Work instructions.
Repeat each record word for word. Leave nothing out.

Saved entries
»»
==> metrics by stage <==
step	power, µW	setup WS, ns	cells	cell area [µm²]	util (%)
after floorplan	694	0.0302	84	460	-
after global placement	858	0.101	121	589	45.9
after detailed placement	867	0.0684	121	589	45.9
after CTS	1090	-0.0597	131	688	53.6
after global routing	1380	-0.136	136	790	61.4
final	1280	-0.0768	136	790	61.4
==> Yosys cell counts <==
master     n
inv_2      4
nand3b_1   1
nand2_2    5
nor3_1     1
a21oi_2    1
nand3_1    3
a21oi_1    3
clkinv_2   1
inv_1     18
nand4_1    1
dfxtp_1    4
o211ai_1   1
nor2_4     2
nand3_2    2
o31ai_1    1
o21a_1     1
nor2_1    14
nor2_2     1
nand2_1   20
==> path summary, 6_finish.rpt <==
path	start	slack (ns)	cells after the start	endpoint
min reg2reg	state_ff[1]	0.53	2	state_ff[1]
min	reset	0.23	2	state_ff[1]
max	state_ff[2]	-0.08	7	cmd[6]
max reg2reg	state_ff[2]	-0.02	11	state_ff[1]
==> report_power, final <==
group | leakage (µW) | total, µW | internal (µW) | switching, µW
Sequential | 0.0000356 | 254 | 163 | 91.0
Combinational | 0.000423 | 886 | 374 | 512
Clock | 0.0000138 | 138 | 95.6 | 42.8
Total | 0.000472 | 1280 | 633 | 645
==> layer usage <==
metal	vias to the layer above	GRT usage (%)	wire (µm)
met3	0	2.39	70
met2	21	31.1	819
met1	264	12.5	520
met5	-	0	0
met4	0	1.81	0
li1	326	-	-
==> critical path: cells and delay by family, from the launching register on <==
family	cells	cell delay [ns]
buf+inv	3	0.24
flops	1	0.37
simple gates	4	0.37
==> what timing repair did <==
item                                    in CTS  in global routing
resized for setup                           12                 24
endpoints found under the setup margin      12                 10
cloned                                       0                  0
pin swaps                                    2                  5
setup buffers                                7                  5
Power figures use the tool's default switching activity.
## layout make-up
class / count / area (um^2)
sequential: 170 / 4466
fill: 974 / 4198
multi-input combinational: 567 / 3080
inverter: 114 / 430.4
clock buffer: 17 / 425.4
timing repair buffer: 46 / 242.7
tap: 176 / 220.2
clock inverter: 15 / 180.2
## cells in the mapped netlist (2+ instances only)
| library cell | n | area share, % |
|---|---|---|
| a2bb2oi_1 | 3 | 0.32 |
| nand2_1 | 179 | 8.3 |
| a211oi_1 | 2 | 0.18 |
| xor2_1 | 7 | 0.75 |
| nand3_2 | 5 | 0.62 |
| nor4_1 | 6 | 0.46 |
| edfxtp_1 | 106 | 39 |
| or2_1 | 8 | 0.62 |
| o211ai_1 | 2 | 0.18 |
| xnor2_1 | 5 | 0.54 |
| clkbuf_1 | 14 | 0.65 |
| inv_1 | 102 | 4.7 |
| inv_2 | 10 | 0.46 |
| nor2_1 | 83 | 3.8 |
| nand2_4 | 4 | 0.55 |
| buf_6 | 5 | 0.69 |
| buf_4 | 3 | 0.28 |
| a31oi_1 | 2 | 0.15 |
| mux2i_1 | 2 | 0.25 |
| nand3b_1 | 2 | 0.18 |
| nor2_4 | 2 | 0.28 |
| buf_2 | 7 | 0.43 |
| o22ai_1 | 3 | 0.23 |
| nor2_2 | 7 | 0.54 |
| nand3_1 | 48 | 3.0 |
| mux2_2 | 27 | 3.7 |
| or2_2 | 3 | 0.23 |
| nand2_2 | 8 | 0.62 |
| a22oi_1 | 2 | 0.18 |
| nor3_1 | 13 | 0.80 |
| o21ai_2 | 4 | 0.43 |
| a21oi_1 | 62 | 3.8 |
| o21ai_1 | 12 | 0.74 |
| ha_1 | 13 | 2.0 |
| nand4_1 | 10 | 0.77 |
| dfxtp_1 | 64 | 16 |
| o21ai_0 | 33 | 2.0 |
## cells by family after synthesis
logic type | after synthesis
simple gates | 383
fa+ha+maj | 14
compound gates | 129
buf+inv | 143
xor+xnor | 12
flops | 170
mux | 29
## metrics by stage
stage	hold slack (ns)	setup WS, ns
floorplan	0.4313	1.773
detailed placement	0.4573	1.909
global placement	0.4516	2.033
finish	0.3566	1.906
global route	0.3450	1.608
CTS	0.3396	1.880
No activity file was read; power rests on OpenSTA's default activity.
««
Answer box.
==> metrics by stage <==
step	power, µW	setup WS, ns	cells	cell area [µm²]	util (%)
after floorplan	694	0.0302	84	460	-
after global placement	858	0.101	121	589	45.9
after detailed placement	867	0.0684	121	589	45.9
after CTS	1090	-0.0597	131	688	53.6
after global routing	1380	-0.136	136	790	61.4
final	1280	-0.0768	136	790	61.4
==> Yosys cell counts <==
master     n
inv_2      4
nand3b_1   1
nand2_2    5
nor3_1     1
a21oi_2    1
nand3_1    3
a21oi_1    3
clkinv_2   1
inv_1     18
nand4_1    1
dfxtp_1    4
o211ai_1   1
nor2_4     2
nand3_2    2
o31ai_1    1
o21a_1     1
nor2_1    14
nor2_2     1
nand2_1   20
==> path summary, 6_finish.rpt <==
path	start	slack (ns)	cells after the start	endpoint
min reg2reg	state_ff[1]	0.53	2	state_ff[1]
min	reset	0.23	2	state_ff[1]
max	state_ff[2]	-0.08	7	cmd[6]
max reg2reg	state_ff[2]	-0.02	11	state_ff[1]
==> report_power, final <==
group | leakage (µW) | total, µW | internal (µW) | switching, µW
Sequential | 0.0000356 | 254 | 163 | 91.0
Combinational | 0.000423 | 886 | 374 | 512
Clock | 0.0000138 | 138 | 95.6 | 42.8
Total | 0.000472 | 1280 | 633 | 645
==> layer usage <==
metal	vias to the layer above	GRT usage (%)	wire (µm)
met3	0	2.39	70
met2	21	31.1	819
met1	264	12.5	520
met5	-	0	0
met4	0	1.81	0
li1	326	-	-
==> critical path: cells and delay by family, from the launching register on <==
family	cells	cell delay [ns]
buf+inv	3	0.24
flops	1	0.37
simple gates	4	0.37
==> what timing repair did <==
item                                    in CTS  in global routing
resized for setup                           12                 24
endpoints found under the setup margin      12                 10
cloned                                       0                  0
pin swaps                                    2                  5
setup buffers                                7                  5
Power figures use the tool's default switching activity.
## layout make-up
class / count / area (um^2)
sequential: 170 / 4466
fill: 974 / 4198
multi-input combinational: 567 / 3080
inverter: 114 / 430.4
clock buffer: 17 / 425.4
timing repair buffer: 46 / 242.7
tap: 176 / 220.2
clock inverter: 15 / 180.2
## cells in the mapped netlist (2+ instances only)
| library cell | n | area share, % |
|---|---|---|
| a2bb2oi_1 | 3 | 0.32 |
| nand2_1 | 179 | 8.3 |
| a211oi_1 | 2 | 0.18 |
| xor2_1 | 7 | 0.75 |
| nand3_2 | 5 | 0.62 |
| nor4_1 | 6 | 0.46 |
| edfxtp_1 | 106 | 39 |
| or2_1 | 8 | 0.62 |
| o211ai_1 | 2 | 0.18 |
| xnor2_1 | 5 | 0.54 |
| clkbuf_1 | 14 | 0.65 |
| inv_1 | 102 | 4.7 |
| inv_2 | 10 | 0.46 |
| nor2_1 | 83 | 3.8 |
| nand2_4 | 4 | 0.55 |
| buf_6 | 5 | 0.69 |
| buf_4 | 3 | 0.28 |
| a31oi_1 | 2 | 0.15 |
| mux2i_1 | 2 | 0.25 |
| nand3b_1 | 2 | 0.18 |
| nor2_4 | 2 | 0.28 |
| buf_2 | 7 | 0.43 |
| o22ai_1 | 3 | 0.23 |
| nor2_2 | 7 | 0.54 |
| nand3_1 | 48 | 3.0 |
| mux2_2 | 27 | 3.7 |
| or2_2 | 3 | 0.23 |
| nand2_2 | 8 | 0.62 |
| a22oi_1 | 2 | 0.18 |
| nor3_1 | 13 | 0.80 |
| o21ai_2 | 4 | 0.43 |
| a21oi_1 | 62 | 3.8 |
| o21ai_1 | 12 | 0.74 |
| ha_1 | 13 | 2.0 |
| nand4_1 | 10 | 0.77 |
| dfxtp_1 | 64 | 16 |
| o21ai_0 | 33 | 2.0 |
## cells by family after synthesis
logic type | after synthesis
simple gates | 383
fa+ha+maj | 14
compound gates | 129
buf+inv | 143
xor+xnor | 12
flops | 170
mux | 29
## metrics by stage
stage	hold slack (ns)	setup WS, ns
floorplan	0.4313	1.773
detailed placement	0.4573	1.909
global placement	0.4516	2.033
finish	0.3566	1.906
global route	0.3450	1.608
CTS	0.3396	1.880
No activity file was read; power rests on OpenSTA's default activity.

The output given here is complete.